The United Nations (UN) has created a new advisory body for artificial intelligence (AI), with the task of harnessing the technology for the common good while staving off bad actors.
AI wields enormous powers that could play a key role in achieving global sustainable goals, UN Secretary-General Antonio Guterres remarked during the official unveiling of the advisory body. However, if not properly managed, the technology may pose the same risks as nuclear warheads to international security.
“The transformative potential of AI for good is difficult even to grasp,” said Guterres. “It could supercharge climate action and efforts to achieve the 17 Sustainable Development Goals (SDGs) by 2030.”
The newly minted advisory body will spearhead the UN’s effort to integrate AI technologies to achieve its lofty ideals. Apart from use cases in the fight against climate change, the body will explore the use of AI by emerging economies to “leapfrog outdated technologies” in a rapidly changing world.
The advisory body, comprising experts in law, technology, and ethics drawn from 39 member states, is described by the UN as “gender-balanced, geographically diverse, and multigenerational.”
At the end of each year, the body will submit recommendations on the international governance of AI to mitigate risks and to identify opportunities to “leverage AI to accelerate SDGs.”
“This is the first step in that direction, and we hope to have more of this next year,” said Amandeep Singh Gill, the Secretary-General’s Envoy on Technology. “There’s an opportunity with the Global Digital Compact to embed this into more of a sustainable long-term perspective so that we are not caught napping by rapid-pace technology developments.”

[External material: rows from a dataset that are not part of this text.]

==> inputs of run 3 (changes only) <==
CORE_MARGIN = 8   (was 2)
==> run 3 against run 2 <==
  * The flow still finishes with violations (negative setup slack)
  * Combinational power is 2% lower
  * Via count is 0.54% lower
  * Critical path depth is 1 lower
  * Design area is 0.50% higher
`config.mk`:
```
export PLATFORM = sky130hd
export DESIGN_NAME = simd_issue_top
export DESIGN_NICKNAME = d
export VERILOG_FILES = /design/src/rtl/simd_timing_pkg.sv /design/src/rtl/simd_isa_pkg.sv /design/src/rtl/simd_issue_top.sv /design/src/rtl/simd_result.sv /design/src/rtl/simd_exec_pipe.sv /design/src/rtl/simd_score_board.sv /design/src/rtl/simd_decode.sv
export SDC_FILE = /design/constraint.sdc
export NUM_CORES = 1
export LEC_CHECK = 0
export ABC_AREA = 0
export BUFFER_PORTS_ARGS = -buffer_cell sky130_fd_sc_hd__buf_2
export CAP_MARGIN = 25
export CORE_MARGIN = 8
export CORE_UTILIZATION = 59
export DETAILED_ROUTE_END_ITERATION = 16
export GPL_ROUTABILITY_DRIVEN = 0
export PLACE_DENSITY = 0.8
export SLEW_MARGIN = 20
export SYNTH_ARGS = -nofsm -noshare
export SYNTH_HDL_FRONTEND = slang
export SYNTH_SLANG_ARGS = --single-unit
```
`constraint.sdc`:
```
create_clock -name clk_i -period 2.77 [get_ports clk_i]
set_input_delay 0.1385 -clock clk_i [delete_from_list [all_inputs] [get_ports clk_i]]
set_output_delay 0.1385 -clock clk_i [all_outputs]
set_load 0.005 [all_outputs]
```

For all its potential benefits, the UN is acutely aware of the dangers associated with the rogue use of AI. Guterres disclosed that bad actors could use AI to spread misinformation, invade users’ privacy, perpetuate fraud, and entrench bias and discrimination.
The UN Chief pointed to the concentration of AI technology in the hands of a few companies, laying the foundations for wider global inequalities.

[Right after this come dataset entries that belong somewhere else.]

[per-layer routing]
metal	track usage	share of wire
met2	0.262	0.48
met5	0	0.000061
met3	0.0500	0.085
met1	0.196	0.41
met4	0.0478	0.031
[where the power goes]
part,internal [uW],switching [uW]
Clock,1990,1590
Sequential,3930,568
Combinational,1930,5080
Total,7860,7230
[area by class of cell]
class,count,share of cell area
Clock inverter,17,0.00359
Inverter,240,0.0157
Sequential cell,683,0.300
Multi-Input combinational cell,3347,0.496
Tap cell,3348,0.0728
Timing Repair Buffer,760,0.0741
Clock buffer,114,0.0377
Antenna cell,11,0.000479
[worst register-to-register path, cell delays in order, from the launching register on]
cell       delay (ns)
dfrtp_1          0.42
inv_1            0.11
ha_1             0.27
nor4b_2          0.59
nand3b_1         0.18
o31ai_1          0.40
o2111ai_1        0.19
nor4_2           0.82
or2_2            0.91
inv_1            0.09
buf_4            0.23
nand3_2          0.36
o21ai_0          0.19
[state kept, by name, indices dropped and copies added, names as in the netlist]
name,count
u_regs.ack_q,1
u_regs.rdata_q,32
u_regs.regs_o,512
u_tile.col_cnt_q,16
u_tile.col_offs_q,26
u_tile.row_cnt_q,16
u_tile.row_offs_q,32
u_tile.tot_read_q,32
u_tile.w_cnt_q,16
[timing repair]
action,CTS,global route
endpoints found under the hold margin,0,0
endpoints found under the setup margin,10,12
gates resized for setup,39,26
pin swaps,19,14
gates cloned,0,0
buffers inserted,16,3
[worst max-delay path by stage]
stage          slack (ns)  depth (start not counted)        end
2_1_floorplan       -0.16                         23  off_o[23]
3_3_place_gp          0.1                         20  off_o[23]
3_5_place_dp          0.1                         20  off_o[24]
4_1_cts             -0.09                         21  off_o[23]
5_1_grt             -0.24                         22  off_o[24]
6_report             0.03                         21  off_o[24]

A history of using innovative technologies
The UN has a long history of incorporating innovative technologies into its operations, with the World Food Programme (WFP) using blockchain technology to streamline its humanitarian services.
Houman Haddad, WFP’s Head of Innovative Technologies, disclosed in a CoinGeek interview that the agency has relied on Building Blocks, a blockchain allowing the WFP to authenticate every step of the aid process without violating the refugees’ privacy.
“By putting the people we serve at the very center, gaining a common visibility on who’s assisting whom, we can coordinate that assistance to ensure more equitable outcomes and make the redemption process simpler for the people dependent on that assistance,” said Haddad.